## src/hdl/tfi_pkg.sv

```systemverilog
// Operation
// RQ1: answer custom code ABh with info reply
// RQ2: reader sends flags, code, maker, UID, CRC
// RQ3: error reply is flags and error code
// RQ4: ok reply: flags, pointer, conditions, lock, features
// RQ5: fields show settings live at query time
// RQ6: bit one means feature enabled
// RQ7: low page read bit0, write bit1
// RQ8: high page read bit4, write bit5
// RQ9: lock byte: family, alarm, dsfid, boundary
// RQ10: feature bits: memory guard, counter, alarm id
// RQ11: feature bits: alarm guard, family guard
// RQ12: feature bits: scan read, alarm select
// RQ13: feature bits: signature read and guard
// RQ14: feature bits: quiet, privacy, destroy
// RQ15: top feature bit flags further word
// RQ16: transmission error gives silence
// RQ17: unsupported: 0Fh if addressed, else silent; the code also answers 0Fh when selected and the tag is selected
// RQ18: inventory or extension flag: silent
// RQ19: bit n sits at index n-1
// RQ20: fixed feature word, low byte first
package tfi_pkg;
  // air command and answer codes
  localparam logic [7:0] CMD_SYS_INFO   = 8'hab;
  localparam logic [7:0] ERR_NOT_SUPP   = 8'h0f;
  localparam logic [7:0] FLAGS_OK       = 8'h00;
  localparam logic [7:0] FLAGS_ERR      = 8'h01;
  // request flag bit positions
  localparam int FLG_INVENTORY = 2;
  localparam int FLG_PROTO_EXT = 3;
  localparam int FLG_SELECT    = 4;
  localparam int FLG_ADDRESS   = 5;
  // request lengths in bytes, crc already stripped
  localparam logic [3:0] LEN_PLAIN = 4'h3;
  localparam logic [3:0] LEN_ADDR  = 4'hb;
  // reply lengths in bytes, crc appended downstream
  localparam logic [3:0] RSP_OK_LEN  = 4'h8;
  localparam logic [3:0] RSP_ERR_LEN = 4'h2;
  // valid field bits, reserved ones read zero
  localparam logic [7:0]  COND_MASK = 8'h33;
  localparam logic [7:0]  LOCK_MASK = 8'h0f;
  localparam logic [31:0] FEAT_MASK = 32'h0000_377f;
  localparam logic [31:0] FEAT_DEF  = 32'h0000_377f;
  // register byte addresses
  localparam logic [7:0] REG_SETTINGS = 8'h00;
  localparam logic [7:0] REG_FEATURES = 8'h04;
  localparam logic [7:0] REG_STATUS   = 8'h08;
  localparam logic [7:0] REG_CONTROL  = 8'h0c;
  localparam logic [31:0] SETTINGS_RST = 32'h0000_0000;
  localparam logic [31:0] CONTROL_RST  = 32'h0000_0001;
  localparam logic [1:0] RESP_OKAY   = 2'b00;
  localparam logic [1:0] RESP_SLVERR = 2'b10;

  // received frame from the bit decoder
  typedef struct packed {
    logic       sof;       // new frame begins
    logic       byte_vld;  // one payload byte
    logic [7:0] data;
    logic       eof;       // frame ended
    logic       crc_ok;    // no crc, coding or count error
  } tfi_rx_t;

  // reply byte stream toward the frame encoder
  typedef struct packed {
    logic       valid;
    logic [7:0] data;
    logic       last;
  } tfi_tx_t;

  typedef enum logic [1:0] {
    ST_IDLE = 2'b00,  // collecting request bytes
    ST_DROP = 2'b01,  // reply sent, wait for next sof
    ST_SEND = 2'b10   // streaming the reply
  } tfi_state_t;
endpackage

```

## src/hdl/tfi_responder.sv

```systemverilog
// The address map and register access over AXI4-Lite were chosen for this implementation.
`timescale 1ns/1ps
module tfi_responder #(
  parameter logic [7:0]  MFG_CODE  = 8'h5a,  // arbitrary neutral value
  parameter logic [31:0] FEAT_WORD = tfi_pkg::FEAT_DEF
) (
  input  wire logic            ref_clk,
  input  wire logic            nrst,
  input  wire tfi_pkg::tfi_rx_t rx,
  input  wire logic [63:0]     tag_uid,
  input  wire logic            tag_selected,
  output tfi_pkg::tfi_tx_t     tx,
  input  wire logic            tx_ready,
  input  wire logic [7:0]      s_axi_awaddr,
  input  wire logic            s_axi_awvalid,
  output logic                 s_axi_awready,
  input  wire logic [31:0]     s_axi_wdata,
  input  wire logic [3:0]      s_axi_wstrb,
  input  wire logic            s_axi_wvalid,
  output logic                 s_axi_wready,
  output logic [1:0]           s_axi_bresp,
  output logic                 s_axi_bvalid,
  input  wire logic            s_axi_bready,
  input  wire logic [7:0]      s_axi_araddr,
  input  wire logic            s_axi_arvalid,
  output logic                 s_axi_arready,
  output logic [31:0]          s_axi_rdata,
  output logic [1:0]           s_axi_rresp,
  output logic                 s_axi_rvalid,
  input  wire logic            s_axi_rready
);
  import tfi_pkg::*;

  // whole block state in one record
  typedef struct packed {
    tfi_state_t      st;
    logic [3:0]      cnt;       // request bytes seen
    logic            ovf;       // more bytes than any legal request
    logic [10:0][7:0] req;      // flags, code, maker, uid lsb first
    logic [7:0][7:0] rsp;       // reply bytes, index 0 sent first
    logic [3:0]      idx;       // reply byte on offer
    logic [3:0]      len;       // reply length
    logic [31:0]     settings;  // live pointer, conditions, lock
    logic            enable;    // responder on
    logic [7:0]      n_ok;      // good replies sent
    logic [7:0]      n_err;     // error replies sent
    logic [7:0]      n_drop;    // frames met with silence
    logic            aw_have;
    logic [7:0]      aw_addr;
    logic            w_have;
    logic [31:0]     w_data;
    logic [3:0]      w_strb;
    logic            bvalid;
    logic [1:0]      bresp;
    logic            rvalid;
    logic [31:0]     rdata;
    logic [1:0]      rresp;
  } tfi_regs_t;

  tfi_regs_t r;       // registered state
  tfi_regs_t next_r;  // next state

  // register address check, used by both bus paths
  function automatic logic mapped(input logic [7:0] a);
    mapped = (a == REG_SETTINGS) || (a == REG_FEATURES) ||
             (a == REG_STATUS) || (a == REG_CONTROL);
  endfunction

  // byte lane merge for partial writes
  function automatic logic [31:0] merge(input logic [31:0] old,
                                        input logic [31:0] nw,
                                        input logic [3:0]  st);
    for (int i = 0; i < 4; i++) begin
      merge[i*8 +: 8] = st[i] ? nw[i*8 +: 8] : old[i*8 +: 8];
    end
  endfunction

  // live fields, reserved bits forced low
  logic [7:0]  boundary;   // protect_boundary_block
  logic [7:0]  conditions; // page_access_conditions
  logic [7:0]  lock_byte;  // lock bits
  logic [31:0] feat;       // fixed feature word
  assign boundary   = r.settings[7:0];
  assign conditions = r.settings[15:8] & COND_MASK;  // [RQ7] [RQ8] [RQ6]
  assign lock_byte  = r.settings[23:16] & LOCK_MASK; // [RQ9] [RQ6]
  // extension bit cleared: no further word exists
  assign feat       = FEAT_WORD &  // [RQ10] [RQ11] [RQ12] [RQ19]
                      FEAT_MASK;   // [RQ13] [RQ14] [RQ15]

  // request decode, settled when eof arrives
  logic       addressed;  // address flag set
  logic       selected;   // select flag set
  logic       quiet_flag; // inventory or protocol extension
  logic       len_ok;     // byte count fits the addressing
  logic       uid_ok;     // our uid, or no uid needed
  logic       is_query;   // our custom code and maker
  logic       go_ok;      // send the info reply
  logic       go_err;     // send the error reply
  assign addressed  = r.req[0][FLG_ADDRESS];
  assign selected   = r.req[0][FLG_SELECT];
  assign quiet_flag = r.req[0][FLG_INVENTORY] | r.req[0][FLG_PROTO_EXT];
  assign len_ok     = !r.ovf &&
                      (r.cnt == (addressed ? LEN_ADDR : LEN_PLAIN));
  assign uid_ok     = !addressed || (r.req[10:3] == tag_uid);
  assign is_query   = (r.req[1] == CMD_SYS_INFO) &&
                      (r.req[2] == MFG_CODE);        // [RQ1]
  // selected frames reach only the selected tag
  assign go_ok  = rx.eof && rx.crc_ok && len_ok && uid_ok &&
                  (!selected || tag_selected) && r.enable &&
                  is_query && !quiet_flag;            // [RQ1] [RQ18]
  // unsupported option answered only when addressed or selected
  assign go_err = rx.eof && rx.crc_ok && len_ok && uid_ok &&
                  (!selected || tag_selected) && r.enable &&
                  !is_query && !quiet_flag &&
                  (addressed || selected);            // [RQ17] [RQ18]

  // bus write accept when both halves are in
  logic wr_fire;
  logic rd_fire;
  assign wr_fire = r.aw_have && r.w_have && !r.bvalid;
  assign rd_fire = s_axi_arvalid && s_axi_arready;

  // next-state logic for the whole block
  always_comb begin
    next_r = r;
    case (r.st)
      ST_IDLE: begin
        // any sof restarts the request buffer
        if (rx.sof) begin
          next_r.cnt = 4'h0;
          next_r.ovf = 1'b0;
        end else if (rx.byte_vld) begin
          if (r.cnt == LEN_ADDR) begin
            next_r.ovf = 1'b1;  // too long, counted as bit-count error
          end else begin
            next_r.req[r.cnt] = rx.data;
            next_r.cnt        = r.cnt + 4'h1;
          end
        end else if (go_ok) begin
          // snapshot of the settings now in force
          next_r.rsp = {feat[31:24], feat[23:16], feat[15:8], feat[7:0],
                        lock_byte, conditions, boundary,
                        FLAGS_OK};                    // [RQ4] [RQ5] [RQ20]
          next_r.len = RSP_OK_LEN;
          next_r.idx = 4'h0;
          next_r.st  = ST_SEND;
        end else if (go_err) begin
          next_r.rsp = {48'h0, ERR_NOT_SUPP, FLAGS_ERR};  // [RQ3] [RQ17]
          next_r.len = RSP_ERR_LEN;
          next_r.idx = 4'h0;
          next_r.st  = ST_SEND;
        end else if (rx.eof) begin
          // bad crc, count, or not for us: stay silent
          next_r.n_drop = r.n_drop + 8'h1;            // [RQ16]
          next_r.cnt    = 4'h0;
          next_r.ovf    = 1'b0;
        end
      end
      ST_DROP: begin
        // hold off until a fresh frame starts
        if (rx.sof) begin
          next_r.cnt = 4'h0;
          next_r.ovf = 1'b0;
          next_r.st  = ST_IDLE;
        end
      end
      ST_SEND: begin
        // advance on each accepted byte
        if (tx_ready) begin
          if (r.idx == r.len - 4'h1) begin
            if (r.len == RSP_OK_LEN) begin
              next_r.n_ok = r.n_ok + 8'h1;
            end else begin
              next_r.n_err = r.n_err + 8'h1;
            end
            next_r.cnt = 4'h0;
            next_r.ovf = 1'b0;
            // frames heard while talking are lost; wait for next sof
            next_r.st  = ST_DROP;
          end else begin
            next_r.idx = r.idx + 4'h1;
          end
        end
      end
      default: begin
        next_r.st = ST_IDLE;
      end
    endcase

    // bus write address and data taken in either order
    if (s_axi_awvalid && s_axi_awready) begin
      next_r.aw_have = 1'b1;
      next_r.aw_addr = s_axi_awaddr;
    end
    if (s_axi_wvalid && s_axi_wready) begin
      next_r.w_have = 1'b1;
      next_r.w_data = s_axi_wdata;
      next_r.w_strb = s_axi_wstrb;
    end
    if (wr_fire) begin
      next_r.aw_have = 1'b0;
      next_r.w_have  = 1'b0;
      next_r.bvalid  = 1'b1;
      next_r.bresp   = mapped(r.aw_addr) ? RESP_OKAY : RESP_SLVERR;
      if (r.aw_addr == REG_SETTINGS) begin
        next_r.settings = merge(r.settings, r.w_data, r.w_strb);
      end else if (r.aw_addr == REG_CONTROL && r.w_strb[0]) begin
        next_r.enable = r.w_data[0];
      end
    end else if (r.bvalid && s_axi_bready) begin
      next_r.bvalid = 1'b0;
    end

    // bus read, answered one cycle after address
    if (rd_fire) begin
      next_r.rvalid = 1'b1;
      next_r.rresp  = mapped(s_axi_araddr) ? RESP_OKAY : RESP_SLVERR;
      case (s_axi_araddr)
        REG_SETTINGS: next_r.rdata = {8'h0, lock_byte, conditions,
                                      boundary};
        REG_FEATURES: next_r.rdata = feat;
        REG_STATUS:   next_r.rdata = {r.n_drop, r.n_err, r.n_ok,
                                      6'h0, r.st};
        REG_CONTROL:  next_r.rdata = {31'h0, r.enable};
        default:      next_r.rdata = 32'h0;
      endcase
    end else if (r.rvalid && s_axi_rready) begin
      next_r.rvalid = 1'b0;
    end
  end

  // single register stage, synchronous reset
  always_ff @(posedge ref_clk) begin
    if (!nrst) begin
      r          <= '0;
      r.st       <= ST_IDLE;
      r.settings <= SETTINGS_RST;
      r.enable   <= CONTROL_RST[0];
      r.bresp    <= RESP_OKAY;
      r.rresp    <= RESP_OKAY;
    end else begin
      r <= next_r;
    end
  end

  // outputs straight from state
  assign tx.valid      = (r.st == ST_SEND);
  assign tx.data       = r.rsp[r.idx[2:0]];
  assign tx.last       = (r.st == ST_SEND) && (r.idx == r.len - 4'h1);
  assign s_axi_awready = !r.aw_have && !r.bvalid;
  assign s_axi_wready  = !r.w_have && !r.bvalid;
  assign s_axi_bvalid  = r.bvalid;
  assign s_axi_bresp   = r.bresp;
  assign s_axi_arready = !r.rvalid;
  assign s_axi_rvalid  = r.rvalid;
  assign s_axi_rdata   = r.rdata;
  assign s_axi_rresp   = r.rresp;

  // reply kind, used by checks only
  logic is_err_rsp;
  assign is_err_rsp = (r.len == RSP_ERR_LEN);

  // a good reply always starts with clear flags
  property p_ok_flags;
    @(posedge ref_clk) disable iff (!nrst)
      (tx.valid && r.idx == 4'h0 && !is_err_rsp) |-> tx.data == FLAGS_OK;
  endproperty
  a_ok_flags: assert property (p_ok_flags) // [RQ4]
    else $error("ok reply flags not zero");

  // error reply: error flag then code 0Fh, then last
  property p_err_frame;
    @(posedge ref_clk) disable iff (!nrst)
      (tx.valid && r.idx == 4'h0 && is_err_rsp && tx_ready) |->
        tx.data == FLAGS_ERR ##1
        (tx.valid && tx.last && tx.data == ERR_NOT_SUPP);
  endproperty
  a_err_frame: assert property (p_err_frame) // [RQ3]
    else $error("error reply malformed");

  // good reply ends on the eighth byte
  property p_ok_last;
    @(posedge ref_clk) disable iff (!nrst)
      (tx.valid && tx.last && !is_err_rsp) |-> r.idx == 4'h7;
  endproperty
  a_ok_last: assert property (p_ok_last) // [RQ4]
    else $error("ok reply length wrong");

  // feature low byte goes out fifth
  property p_feat_order;
    @(posedge ref_clk) disable iff (!nrst)
      (tx.valid && !is_err_rsp && r.idx == 4'h4) |-> tx.data == feat[7:0];
  endproperty
  a_feat_order: assert property (p_feat_order) // [RQ20]
    else $error("feature byte order wrong");

  // no further word, so the top bit is low
  property p_ext_clear;
    @(posedge ref_clk) disable iff (!nrst)
      (tx.valid && !is_err_rsp && r.idx == 4'h7) |-> !tx.data[7];
  endproperty
  a_ext_clear: assert property (p_ext_clear) // [RQ15]
    else $error("extension bit set");

  // reserved condition bits stay low
  property p_cond_rsv;
    @(posedge ref_clk) disable iff (!nrst)
      (tx.valid && !is_err_rsp && r.idx == 4'h2) |->
        (tx.data & ~COND_MASK) == 8'h00;
  endproperty
  a_cond_rsv: assert property (p_cond_rsv) // [RQ8]
    else $error("reserved condition bit set");

  // pointer equals the setting at query time
  property p_live_ptr;
    @(posedge ref_clk) disable iff (!nrst)
      (r.st == ST_IDLE && go_ok && !rx.sof && !rx.byte_vld) |=>
        r.rsp[1] == $past(boundary) && r.rsp[3] == $past(lock_byte);
  endproperty
  a_live_ptr: assert property (p_live_ptr) // [RQ5]
    else $error("reply fields not live");

  // spoiled frame leaves the link silent
  property p_crc_silent;
    @(posedge ref_clk) disable iff (!nrst)
      (r.st == ST_IDLE && rx.eof && !rx.crc_ok && !rx.sof &&
       !rx.byte_vld) |=> !tx.valid [*2];
  endproperty
  a_crc_silent: assert property (p_crc_silent) // [RQ16]
    else $error("reply to bad frame");

  // inventory or extension flag never answered
  property p_quiet;
    @(posedge ref_clk) disable iff (!nrst)
      (r.st == ST_IDLE && rx.eof && quiet_flag && !rx.sof &&
       !rx.byte_vld) |=> !tx.valid;
  endproperty
  a_quiet: assert property (p_quiet) // [RQ18]
    else $error("reply despite inventory flag");

  // main scenarios
  c_ok_reply: cover property (@(posedge ref_clk) disable iff (!nrst)
    tx.valid && tx.last && tx_ready && !is_err_rsp);
  c_err_reply: cover property (@(posedge ref_clk) disable iff (!nrst)
    tx.valid && tx.last && tx_ready && is_err_rsp);
  c_bad_crc: cover property (@(posedge ref_clk) disable iff (!nrst)
    r.st == ST_IDLE && rx.eof && !rx.crc_ok);
endmodule

```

----

## What to do
Pull out every line of the records that includes the string "assert".

## Answer section
  a_ok_flags: assert property (p_ok_flags) // [RQ4]
  a_err_frame: assert property (p_err_frame) // [RQ3]
  a_ok_last: assert property (p_ok_last) // [RQ4]
  a_feat_order: assert property (p_feat_order) // [RQ20]
  a_ext_clear: assert property (p_ext_clear) // [RQ15]
  a_cond_rsv: assert property (p_cond_rsv) // [RQ8]
  a_live_ptr: assert property (p_live_ptr) // [RQ5]
  a_crc_silent: assert property (p_crc_silent) // [RQ16]
  a_quiet: assert property (p_quiet) // [RQ18]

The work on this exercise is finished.